:: What the task requires ::
Include in the output exactly the lines from the opening of the data through the line containing "- Count of nets", and nothing more.

##### Given records #####

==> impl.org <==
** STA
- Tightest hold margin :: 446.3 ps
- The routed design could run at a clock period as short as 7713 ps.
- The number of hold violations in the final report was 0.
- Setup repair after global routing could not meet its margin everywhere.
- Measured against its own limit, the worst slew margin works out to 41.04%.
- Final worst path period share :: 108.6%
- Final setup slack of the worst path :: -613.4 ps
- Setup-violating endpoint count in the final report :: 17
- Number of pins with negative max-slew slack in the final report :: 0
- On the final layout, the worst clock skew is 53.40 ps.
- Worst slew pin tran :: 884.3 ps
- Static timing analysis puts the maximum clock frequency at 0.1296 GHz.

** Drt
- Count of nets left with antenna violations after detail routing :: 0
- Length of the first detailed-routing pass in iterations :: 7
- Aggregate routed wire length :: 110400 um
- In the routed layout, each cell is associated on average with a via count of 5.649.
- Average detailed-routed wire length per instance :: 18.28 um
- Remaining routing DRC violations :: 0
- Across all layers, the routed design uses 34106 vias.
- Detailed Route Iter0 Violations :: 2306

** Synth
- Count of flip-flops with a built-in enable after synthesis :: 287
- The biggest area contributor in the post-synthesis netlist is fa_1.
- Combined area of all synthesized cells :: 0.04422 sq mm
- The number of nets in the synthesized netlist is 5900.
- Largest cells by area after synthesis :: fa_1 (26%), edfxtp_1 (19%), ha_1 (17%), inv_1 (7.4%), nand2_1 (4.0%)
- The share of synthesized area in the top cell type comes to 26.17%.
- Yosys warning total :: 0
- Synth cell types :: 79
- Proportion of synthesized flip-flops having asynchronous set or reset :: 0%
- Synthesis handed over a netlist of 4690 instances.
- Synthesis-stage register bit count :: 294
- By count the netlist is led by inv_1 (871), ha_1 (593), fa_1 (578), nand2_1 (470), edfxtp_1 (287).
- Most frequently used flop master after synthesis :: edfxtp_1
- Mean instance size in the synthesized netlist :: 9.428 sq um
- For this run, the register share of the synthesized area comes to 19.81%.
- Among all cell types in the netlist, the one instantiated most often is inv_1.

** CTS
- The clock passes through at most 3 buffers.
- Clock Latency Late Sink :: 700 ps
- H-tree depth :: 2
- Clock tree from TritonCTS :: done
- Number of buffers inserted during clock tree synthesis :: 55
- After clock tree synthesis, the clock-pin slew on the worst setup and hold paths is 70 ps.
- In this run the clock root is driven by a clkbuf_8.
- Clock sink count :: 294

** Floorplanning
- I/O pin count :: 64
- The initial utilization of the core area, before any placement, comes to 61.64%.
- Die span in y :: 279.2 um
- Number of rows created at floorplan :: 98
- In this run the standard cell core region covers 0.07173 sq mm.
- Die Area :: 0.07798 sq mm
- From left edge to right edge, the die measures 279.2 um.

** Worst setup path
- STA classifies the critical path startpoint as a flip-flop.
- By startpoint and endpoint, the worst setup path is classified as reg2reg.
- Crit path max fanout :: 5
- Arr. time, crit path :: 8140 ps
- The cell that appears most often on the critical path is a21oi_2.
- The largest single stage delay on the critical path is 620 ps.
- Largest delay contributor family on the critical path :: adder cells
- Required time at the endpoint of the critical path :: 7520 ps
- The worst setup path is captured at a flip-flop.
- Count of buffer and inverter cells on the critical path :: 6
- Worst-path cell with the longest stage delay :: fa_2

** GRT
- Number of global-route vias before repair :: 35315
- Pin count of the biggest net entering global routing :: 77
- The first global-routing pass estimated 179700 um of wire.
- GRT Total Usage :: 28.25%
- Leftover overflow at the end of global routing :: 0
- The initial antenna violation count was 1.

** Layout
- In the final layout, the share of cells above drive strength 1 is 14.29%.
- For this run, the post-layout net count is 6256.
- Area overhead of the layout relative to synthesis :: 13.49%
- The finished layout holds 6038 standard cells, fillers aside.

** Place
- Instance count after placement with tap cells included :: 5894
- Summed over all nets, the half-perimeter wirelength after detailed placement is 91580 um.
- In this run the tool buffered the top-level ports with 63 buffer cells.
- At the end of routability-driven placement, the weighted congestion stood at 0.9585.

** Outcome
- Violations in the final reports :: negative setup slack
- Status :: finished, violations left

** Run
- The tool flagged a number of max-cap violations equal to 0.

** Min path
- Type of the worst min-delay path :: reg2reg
### config.mk
export PLATFORM = sky130hd
export DESIGN_NAME = modbus_rtu_master_frame_engine_top
export DESIGN_NICKNAME = d
export VERILOG_FILES = /design/src/design/mrtu_pkg.sv /design/src/design/mrtu_rx.sv /design/src/design/mrtu_tx.sv /design/src/design/modbus_rtu_master_frame_engine_top.sv
export SDC_FILE = /design/constraint.sdc
export NUM_CORES = 1
export LEC_CHECK = 0
export BUFFER_PORTS_ARGS = -buffer_cell sky130_fd_sc_hd__buf_2
export CORE_UTILIZATION = 53
export CTS_CLUSTER_DIAMETER = 40
export DETAILED_ROUTE_END_ITERATION = 16
export HOLD_SLACK_MARGIN = 0.06
export PLACE_DENSITY = 0.82
export SETUP_SLACK_MARGIN = 0.05
export SLEW_MARGIN = 20
export SYNTH_ARGS = -nofsm -noshare
export SYNTH_HDL_FRONTEND = slang
export SYNTH_SLANG_ARGS = --single-unit
### constraint.sdc
create_clock -name clk_i -period 4 [get_ports clk_i]
set_input_delay 0.2 -clock clk_i [delete_from_list [all_inputs] [get_ports clk_i]]
set_output_delay 0.2 -clock clk_i [all_outputs]
set_load 0.01 [all_outputs]
`src/rtl/rrst_pkg.sv`:
```
// ----------------------------------------------------------------------------
// rrst_pkg
// Shared constants, types and the command and status structs for the round-robin timer.
// ----------------------------------------------------------------------------
package rrst_pkg;

   localparam int MaxProcsDefault = 16;
   localparam int TimeWidth       = 21;
   localparam int ValueWidth      = 16;
   localparam int IndexWidth      = 4;
   localparam logic [ValueWidth-1:0] QuantumReset = 16'd4;

   typedef enum logic [5:0] {
      ST_LOAD  = 6'b000001,
      ST_SORT  = 6'b000010,
      ST_VISIT = 6'b000100,
      ST_SCAN  = 6'b001000,
      ST_EMIT  = 6'b010000,
      ST_CLEAR = 6'b100000
   } state_type;

   typedef struct packed {
      logic load;
      logic sort_step;
      logic sim_start;
      logic visit;
      logic scan_start;
      logic scan_step;
      logic emit_start;
      logic emit_step;
      logic clear;
   } cmd_type;

   typedef struct packed {
      logic sort_done;
      logic visit_ready;
      logic all_done;
      logic scan_done;
      logic emit_last;
      logic empty;
   } status_type;

endpackage

```
`src/rtl/rrst_if.sv`:
```
// ----------------------------------------------------------------------------
// rrst_req_if / rrst_rsp_if
// Valid/ready channels for job items and result items.
// ----------------------------------------------------------------------------
interface rrst_req_if;
   logic        valid;
   logic        ready;
   logic [15:0] arrival_time;
   logic [15:0] burst_time;
   logic        is_last;
   modport source (output valid, arrival_time, burst_time, is_last, input ready);
   modport sink   (input valid, arrival_time, burst_time, is_last, output ready);
endinterface

interface rrst_rsp_if;
   logic        valid;
   logic        ready;
   logic [3:0]  job_index;
   logic [20:0] first_start;
   logic [20:0] completion_time;
   logic [20:0] waiting_time;
   logic [20:0] turnaround_time;
   logic        last_result;
   modport source (output valid, job_index, first_start, completion_time,
                   waiting_time, turnaround_time, last_result, input ready);
   modport sink   (input valid, job_index, first_start, completion_time,
                   waiting_time, turnaround_time, last_result, output ready);
endinterface

```
`src/rtl/round_robin_schedule_timing.sv`:
```
// A job item is loaded, then shifted past each later-arriving sorted slot.
// After the last item, each service turn is one visit and each idle visit a
// scan of the job table; results then leave one per cycle while rsp.ready holds.
// A new job item is taken only after the previous one has been inserted.
// Reset is synchronous and active high; quantum returns to 4.
// ----------------------------------------------------------------------------
// round_robin_schedule_timing
// Round-robin scheduling timer: loads jobs, sorts them, reports timings.
// ----------------------------------------------------------------------------
module round_robin_schedule_timing #(
   parameter int MaxProcs = rrst_pkg::MaxProcsDefault
) (
   input  logic         clock,
   input  logic         reset,
   rrst_req_if.sink     req,
   rrst_rsp_if.source   rsp,
   input  logic         csr_write_enable,
   input  logic [15:0]  csr_write_data
);

   rrst_pkg::cmd_type    cmd;
   rrst_pkg::status_type status;
   logic [15:0] quantum_ff;
   logic        last_ff;

   always_ff @(posedge clock) begin
      if (reset) begin
         quantum_ff <= rrst_pkg::QuantumReset;
         last_ff    <= 1'b0;
      end else begin
         if (csr_write_enable) quantum_ff <= csr_write_data;
         if (cmd.load) last_ff <= req.is_last;
      end
   end

   rrst_ctrl u_ctrl (
      .clock     (clock),
      .reset     (reset),
      .req_valid (req.valid),
      .req_last  (last_ff),
      .req_ready (req.ready),
      .rsp_valid (rsp.valid),
      .rsp_ready (rsp.ready),
      .status    (status),
      .cmd       (cmd)
   );

   rrst_datapath #(.MaxProcs(MaxProcs)) u_datapath (
      .clock      (clock),
      .reset      (reset),
      .cmd        (cmd),
      .status     (status),
      .quantum    (quantum_ff),
      .in_arrival (req.arrival_time),
      .in_burst   (req.burst_time),
      .rsp_valid  (rsp.valid),
      .rsp_index  (rsp.job_index),
      .rsp_start  (rsp.first_start),
      .rsp_finish (rsp.completion_time),
      .rsp_wait   (rsp.waiting_time),
      .rsp_turn   (rsp.turnaround_time),
      .rsp_last   (rsp.last_result)
   );

endmodule

```
`src/rtl/rrst_ctrl.sv`:
```
// ----------------------------------------------------------------------------
// rrst_ctrl
// Sequencer: load, insertion sort, round-robin visits, scans, result output.
// ----------------------------------------------------------------------------
module rrst_ctrl (
   input  logic                  clock,
   input  logic                  reset,
   input  logic                  req_valid,
   input  logic                  req_last,
   output logic                  req_ready,
   input  logic                  rsp_valid,
   input  logic                  rsp_ready,
   input  rrst_pkg::status_type  status,
   output rrst_pkg::cmd_type     cmd
);

   rrst_pkg::state_type state_ff, state_in;

   always_ff @(posedge clock) begin
      if (reset) begin
         state_ff <= rrst_pkg::ST_LOAD;
      end else begin
         state_ff <= state_in;
      end
   end

   assign req_ready = (state_ff == rrst_pkg::ST_LOAD);

   always_comb begin
      state_in = state_ff;
      cmd      = '0;
      case (state_ff)
         rrst_pkg::ST_LOAD: begin
            if (req_valid) begin
               cmd.load = 1'b1;
               state_in = rrst_pkg::ST_SORT;
            end
         end
         rrst_pkg::ST_SORT: begin
            if (status.sort_done) begin
               // The load that entered sorting may have closed the set.
               if (req_last) begin
                  cmd.sim_start = 1'b1;
                  state_in = rrst_pkg::ST_VISIT;
               end else begin
                  state_in = rrst_pkg::ST_LOAD;
               end
            end else begin
               cmd.sort_step = 1'b1;
            end
         end
         rrst_pkg::ST_VISIT: begin
            if (status.empty) begin
               state_in = rrst_pkg::ST_CLEAR;
            end else if (status.all_done) begin
               cmd.emit_start = 1'b1;
               state_in = rrst_pkg::ST_EMIT;
            end else if (status.visit_ready) begin
               cmd.visit = 1'b1;
            end else begin
               cmd.scan_start = 1'b1;
               state_in = rrst_pkg::ST_SCAN;
            end
         end
         rrst_pkg::ST_SCAN: begin
            if (status.scan_done) begin
               state_in = rrst_pkg::ST_VISIT;
            end else begin
               cmd.scan_step = 1'b1;
            end
         end
         rrst_pkg::ST_EMIT: begin
            if (rsp_valid && rsp_ready) begin
               if (status.emit_last) begin
                  // Clearing here drops the result valid with the last item.
                  cmd.clear = 1'b1;
                  state_in  = rrst_pkg::ST_LOAD;
               end else begin
                  cmd.emit_step = 1'b1;
               end
            end
         end
         rrst_pkg::ST_CLEAR: begin
            cmd.clear = 1'b1;
            state_in  = rrst_pkg::ST_LOAD;
         end
         default: begin
            state_in = rrst_pkg::ST_LOAD;
         end
      endcase
   end

endmodule

```
`src/rtl/rrst_datapath.sv`:
```
// ----------------------------------------------------------------------------
// rrst_datapath
// Job tables, sort shifter, service arithmetic and arrival scan.
// ----------------------------------------------------------------------------
module rrst_datapath #(
   parameter int MaxProcs = rrst_pkg::MaxProcsDefault
) (
   input  logic                  clock,
   input  logic                  reset,
   input  rrst_pkg::cmd_type     cmd,
   output rrst_pkg::status_type  status,
   input  logic [15:0]           quantum,
   input  logic [15:0]           in_arrival,
   input  logic [15:0]           in_burst,
   output logic                  rsp_valid,
   output logic [3:0]            rsp_index,
   output logic [20:0]           rsp_start,
   output logic [20:0]           rsp_finish,
   output logic [20:0]           rsp_wait,
   output logic [20:0]           rsp_turn,
   output logic                  rsp_last
);

   localparam int PW = (MaxProcs > 1) ? $clog2(MaxProcs) : 1;
   localparam int CW = $clog2(MaxProcs + 1);
   localparam int TW = rrst_pkg::TimeWidth;

   logic [15:0]   arr_ff [MaxProcs];
   logic [15:0]   rem_ff [MaxProcs];
   logic [3:0]    org_ff [MaxProcs];
   logic [TW-1:0] start_ff [MaxProcs];
   logic [TW-1:0] fin_ff [MaxProcs];
   logic [TW-1:0] wait_ff [MaxProcs];
   logic [MaxProcs-1:0] started_ff, done_ff;

   logic [CW-1:0] count_ff, finished_ff;
   logic [PW-1:0] pos_ff, ptr_ff, scan_ff, emit_ff;
   logic          ins_ff, ready_seen_ff, have_min_ff, scan_end_ff;
   logic [15:0]   min_ff;
   logic [15:0]   new_arr_ff, new_bur_ff;
   logic [3:0]    new_org_ff;
   logic [TW-1:0] time_ff;
   logic          rsp_valid_ff;

   logic [15:0]   q;
   logic [PW-1:0] prev;
   logic [PW-1:0] ptr_next;
   logic [15:0]   rem_p, arr_p;
   logic [TW-1:0] run;
   logic [TW-1:0] time_next;
   logic [15:0]   arr_s;

   assign q     = (quantum == 16'd0) ? 16'd1 : quantum;
   assign prev  = pos_ff - PW'(1);
   assign rem_p = rem_ff[ptr_ff];
   assign arr_p = arr_ff[ptr_ff];
   assign run   = (rem_p < q) ? TW'(rem_p) : TW'(q);
   assign time_next = time_ff + run;
   assign ptr_next  = (CW'(ptr_ff) + CW'(1) >= count_ff) ? '0 : ptr_ff + PW'(1);
   assign arr_s     = arr_ff[scan_ff];

   // Sort ends when the insertion slot is found or no insertion is pending.
   assign status.sort_done   = !ins_ff || pos_ff == '0 || !(arr_ff[prev] > new_arr_ff);
   assign status.visit_ready = !done_ff[ptr_ff] && TW'(arr_p) <= time_ff;
   assign status.all_done    = finished_ff == count_ff;
   assign status.scan_done   = scan_end_ff;
   assign status.emit_last   = CW'(emit_ff) + CW'(1) == count_ff;
   assign status.empty       = count_ff == '0;

   always_ff @(posedge clock) begin
      if (reset || cmd.clear) begin
         count_ff     <= '0;
         finished_ff  <= '0;
         started_ff   <= '0;
         done_ff      <= '0;
         time_ff      <= '0;
         ptr_ff       <= '0;
         ins_ff       <= 1'b0;
         rsp_valid_ff <= 1'b0;
         scan_end_ff  <= 1'b0;
      end else begin
         if (cmd.load) begin
            ins_ff     <= count_ff < CW'(MaxProcs);
            pos_ff     <= count_ff[PW-1:0];
            new_arr_ff <= in_arrival;
            new_bur_ff <= in_burst;
            new_org_ff <= 4'(count_ff);
         end
         if (cmd.sort_step) begin
            arr_ff[pos_ff] <= arr_ff[prev];
            rem_ff[pos_ff] <= rem_ff[prev];
            org_ff[pos_ff] <= org_ff[prev];
            pos_ff <= prev;
         end else if (!cmd.load && ins_ff && status.sort_done) begin
            arr_ff[pos_ff] <= new_arr_ff;
            rem_ff[pos_ff] <= new_bur_ff;
            org_ff[pos_ff] <= new_org_ff;
            count_ff <= count_ff + CW'(1);
            ins_ff   <= 1'b0;
         end
         if (cmd.visit) begin
            if (!started_ff[ptr_ff]) begin
               started_ff[ptr_ff] <= 1'b1;
               start_ff[ptr_ff]   <= time_ff;
               wait_ff[ptr_ff]    <= time_ff - TW'(arr_p);
            end else begin
               wait_ff[ptr_ff] <= wait_ff[ptr_ff] + (time_ff - fin_ff[ptr_ff]);
            end
            rem_ff[ptr_ff] <= rem_p - 16'(run);
            fin_ff[ptr_ff] <= time_next;
            time_ff        <= time_next;
            if (rem_p <= q) begin
               done_ff[ptr_ff] <= 1'b1;
               finished_ff     <= finished_ff + CW'(1);
            end
            ptr_ff <= ptr_next;
         end
         // Scan the unfinished jobs for readiness and the earliest arrival.
         if (cmd.scan_start) begin
            scan_ff       <= '0;
            ready_seen_ff <= 1'b0;
            have_min_ff   <= 1'b0;
            scan_end_ff   <= 1'b0;
         end
         if (cmd.scan_step) begin
            if (!done_ff[scan_ff]) begin
               if (TW'(arr_s) <= time_ff) ready_seen_ff <= 1'b1;
               if (!have_min_ff || arr_s < min_ff) begin
                  min_ff      <= arr_s;
                  have_min_ff <= 1'b1;
               end
            end
            if (CW'(scan_ff) + CW'(1) >= count_ff) begin
               scan_end_ff <= 1'b1;
            end else begin
               scan_ff <= scan_ff + PW'(1);
            end
         end
         if (scan_end_ff) begin
            scan_end_ff <= 1'b0;
            if (ready_seen_ff) ptr_ff <= ptr_next;
            else               time_ff <= TW'(min_ff);
         end
         if (cmd.emit_start) begin
            emit_ff      <= '0;
            rsp_valid_ff <= 1'b1;
         end
         if (cmd.emit_step) emit_ff <= emit_ff + PW'(1);
      end
   end

   assign rsp_valid  = rsp_valid_ff;
   assign rsp_index  = org_ff[emit_ff];
   assign rsp_start  = start_ff[emit_ff];
   assign rsp_finish = fin_ff[emit_ff];
   assign rsp_wait   = wait_ff[emit_ff];
   assign rsp_turn   = fin_ff[emit_ff] - TW'(arr_ff[emit_ff]);
   assign rsp_last   = status.emit_last;

endmodule
```
`src/flat_wrapper.sv`:
```
// flat-port wrapper written by rule: the top's interface ports become plain ports
module round_robin_schedule_timing_flat 
#(
   parameter int MaxProcs = rrst_pkg::MaxProcsDefault
)
  (clock, reset, csr_write_enable, csr_write_data, req_valid, req_arrival_time, req_burst_time, req_is_last, req_ready, rsp_valid, rsp_job_index, rsp_first_start, rsp_completion_time, rsp_waiting_time, rsp_turnaround_time, rsp_last_result, rsp_ready);
  rrst_req_if req_i ();
  rrst_rsp_if rsp_i ();
  input  logic clock;
  input  logic reset;
  input  logic csr_write_enable;
  input  logic [15:0] csr_write_data;
  input wire logic [$bits(req_i.valid)-1:0] req_valid;
  input wire logic [$bits(req_i.arrival_time)-1:0] req_arrival_time;
  input wire logic [$bits(req_i.burst_time)-1:0] req_burst_time;
  input wire logic [$bits(req_i.is_last)-1:0] req_is_last;
  output wire logic [$bits(req_i.ready)-1:0] req_ready;
  output wire logic [$bits(rsp_i.valid)-1:0] rsp_valid;
  output wire logic [$bits(rsp_i.job_index)-1:0] rsp_job_index;
  output wire logic [$bits(rsp_i.first_start)-1:0] rsp_first_start;
  output wire logic [$bits(rsp_i.completion_time)-1:0] rsp_completion_time;
  output wire logic [$bits(rsp_i.waiting_time)-1:0] rsp_waiting_time;
  output wire logic [$bits(rsp_i.turnaround_time)-1:0] rsp_turnaround_time;
  output wire logic [$bits(rsp_i.last_result)-1:0] rsp_last_result;
  input wire logic [$bits(rsp_i.ready)-1:0] rsp_ready;
  assign req_i.valid = req_valid;
  assign req_i.arrival_time = req_arrival_time;
  assign req_i.burst_time = req_burst_time;
  assign req_i.is_last = req_is_last;
  assign req_ready = req_i.ready;
  assign rsp_valid = rsp_i.valid;
  assign rsp_job_index = rsp_i.job_index;
  assign rsp_first_start = rsp_i.first_start;
  assign rsp_completion_time = rsp_i.completion_time;
  assign rsp_waiting_time = rsp_i.waiting_time;
  assign rsp_turnaround_time = rsp_i.turnaround_time;
  assign rsp_last_result = rsp_i.last_result;
  assign rsp_i.ready = rsp_ready;
  round_robin_schedule_timing #(.MaxProcs(MaxProcs)) u_core (.clock(clock), .reset(reset), .req(req_i), .rsp(rsp_i), .csr_write_enable(csr_write_enable), .csr_write_data(csr_write_data));
endmodule
```
`config.mk`:
```
export PLATFORM = sky130hd
export DESIGN_NAME = round_robin_schedule_timing_flat
export DESIGN_NICKNAME = d
export VERILOG_FILES = /design/src/rtl/rrst_pkg.sv /design/src/rtl/rrst_if.sv /design/src/rtl/round_robin_schedule_timing.sv /design/src/rtl/rrst_ctrl.sv /design/src/rtl/rrst_datapath.sv /design/src/flat_wrapper.sv
export SDC_FILE = /design/constraint.sdc
export NUM_CORES = 2
export LEC_CHECK = 0
export ABC_AREA = 0
export BUFFER_PORTS_ARGS = -buffer_cell sky130_fd_sc_hd__buf_4
export CORE_AREA = 3 3 450 452
export DETAILED_ROUTE_END_ITERATION = 16
export DIE_AREA = 0 0 453 455
export SYNTH_ARGS = -nofsm -noshare
export SYNTH_HDL_FRONTEND = slang
export SYNTH_SLANG_ARGS = --single-unit
```
`constraint.sdc`:
```
create_clock -name clock -period 8.1 [get_ports clock]
set_clock_uncertainty 0.2 [all_clocks]
set_input_delay 0.405 -clock clock [delete_from_list [all_inputs] [get_ports clock]]
set_output_delay 0.405 -clock clock [all_outputs]
set_load 0.1 [all_outputs]
```
==> out/qor.txt <==
Clock root buffer: clkbuf_16
Type of the most critical hold path: input pin to flip-flop
Initial DRT Pass Iterations: 6
Die X-Extent: 453 µm
Average via count per standard cell: 6.48
Setup TNS after final layout: 0 ns
Portion of the post-synthesis area used by sequential elements: 57.7%
Sequential Power Share: 50.4%
Number of nets in the finished design: 5,614
Share of final-layout standard cells stronger than drive strength 1: 33.1%
Post-layout min period: 7.55 ns
Number of synthesized register bits: 1,751
Start point of the worst min-delay path: req_arrival_time[15]
Area share of the largest cell type after synthesis: 55.4%
Syn Inst Count: 5,066
Detailed Route WL: 271,000 µm
Worst IR Drop VDD: 173 µV
Share of total power in combinational logic: 5.8%
Starting utilization of the core area: 44.9%
Type of element capturing the critical path: output pin
Fraction of the cycle the final worst path needs: 93.3%
Async set-or-reset flop fraction in the synthesized netlist: 0%
Switching power total: 4.46 mW
Arrival time at the worst endpoint: 6.95 ns
Clock-pin slew on the worst setup and hold paths: 0.06 ns
Via count of the first global-routing pass: 52.9k
Number of standard-cell rows in the floorplan: 164
DRC violation count after routing: 0
Count of flip-flops with a built-in enable after synthesis: 1,650
Outcome: complete, no violations
Final number of setup-violating endpoints: 0
Storage element area: 51,600 µm²
Clock tree sinks: 1,751
Clk buf depth: 3
Power per unit of standard cell area: 195 nW/µm²
Count leader, synth: edfxtp_1
Pin count of the biggest net entering global routing: 98
Cts bufs inserted: 190
Required time at the endpoint of the critical path: 7.50 ns
End point of the most critical hold path: u_core.u_datapath.new_arr_ff[15]$_DFFE_PP_
Initial antenna violation count: 1
Remaining global-route overflow: 0
Drt initial violations: 6,960
Critical Path Fanout Max: 43
Port Buffer Count: 144
Top cells by count, synth: edfxtp_1 (1,650), mux4_2 (1,060), nor2_1 (352)
Netlist Area Pre-Place: 89,400 µm²
Final Hold Vio Count: 0
Global Route Usage Sum: 26.3%
Combined area of the multi-input logic cells: 35,700 µm²
I/O pin count: 145
Average wire per standard cell: 33.1 µm
Dominant register cell in the synthesized netlist: edfxtp_1
Maximum Capacitance Violations: 0
Synth area leader: edfxtp_1
Worst-case reg-to-reg path depth: 18
Die boundary height: 455 µm
Internal power contribution: 15.5 mW
CTS tree: built
Leakage power of the design: 34.4 nW
Startpoint kind of the worst setup timing path: flip-flop
Net Count, Synth: 5,314
Fraction of power spent switching nets: 22.4%
Synth Area per Inst: 17.6 µm²
First-pass GRT wire length: 388,000 µm
DIE AREA: 206,000 µm²
Core ar.: 199,000 µm²
CP Class: flip-flop to output pin
Post-CTS setup buffer count: 0
Post-route non-filler standard cell count: 8,172
Warning count from the yosys run: 0
Clock network power share: 43.8%
Placed Cells: 7,740
Top achievable clock speed: 0.132 GHz
WHS: 0.0646 ns
Number of distinct library cells after synthesis: 72
Relative slew margins: 13.1%
Post-route ant nets: 0
Routability congestion estimate from global placement: 0.892
WHS Path Cells: 2
Fill count: 16.0k
Setup WS pre-CTS: 0.632 ns
Diode insertion count for antenna repair: 0
Final max-slew violation count: 0
End of the worst register-to-register path: u_core.u_datapath.fin_ff[4][17]$_DFFE_PP_
Overall via count from detail_route: 53.0k
Relative area change from synthesis to final layout: 14.0%
HPWL after detailed placement: 167,000 µm
Startpoint of the most critical register-to-register path: u_core.u_datapath.ptr_ff[0]$_SDFF_PN0_
Fin worst setup slack: 0.547 ns
Leading post-synthesis cells by cell area: edfxtp_1 (55%), mux4_2 (27%), ha_1 (2.4%)
Pin slew with the least headroom to its limit: 1.29 ns
Setup repair after global routing missed its margin: false
Register-to-register setup slack: 0.62 ns
Insertion delay to the later sink of the worst-skew pair: 0.87 ns
H-Tree Depth: 4
## power groups by stage
stage	Combinational (mW)	Clock, mW	Sequential (mW)
3_5_place_dp	1.11	0	10.2
6_report	1.16	8.72	10.0
2_1_floorplan	0.748	0	10.2
3_3_place_gp	1.08	0	10.2
4_1_cts	1.15	8.86	10.0
5_1_grt	1.25	9.25	10.0
## cells in the final DEF (no fill, tap or decap), drive strengths merged, types with 19 or more instances in the layout
master       instances
dlygate4sd3         90
nand2              115
a211oi              27
o21ai              117
edfxtp            1650
nor3                28
ha                 170
fa                  24
mux2i              144
a21o                57
nor2               354
a21oi              245
clkbuf             228
buf                371
inv                221
a31oi               28
nor2b               30
nand4               22
nand2b              21
dfxtp              101
nand3               39
mux4              1060
clkinv              97
xor2                37
mux2                19
xnor2               71
## final cells by class
type	count	area share, %
flip-flops and latches	1751	50.7
repair buffers	461	4.01
well taps	2656	3.26
clock buffers	228	4.89
multi-input cells	2736	35.1
clock inverters	114	1.24
inverters	226	0.852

#####

:: Reply to the task ::
==> impl.org <==
** STA
- Tightest hold margin :: 446.3 ps
- The routed design could run at a clock period as short as 7713 ps.
- The number of hold violations in the final report was 0.
- Setup repair after global routing could not meet its margin everywhere.
- Measured against its own limit, the worst slew margin works out to 41.04%.
- Final worst path period share :: 108.6%
- Final setup slack of the worst path :: -613.4 ps
- Setup-violating endpoint count in the final report :: 17
- Number of pins with negative max-slew slack in the final report :: 0
- On the final layout, the worst clock skew is 53.40 ps.
- Worst slew pin tran :: 884.3 ps
- Static timing analysis puts the maximum clock frequency at 0.1296 GHz.

** Drt
- Count of nets left with antenna violations after detail routing :: 0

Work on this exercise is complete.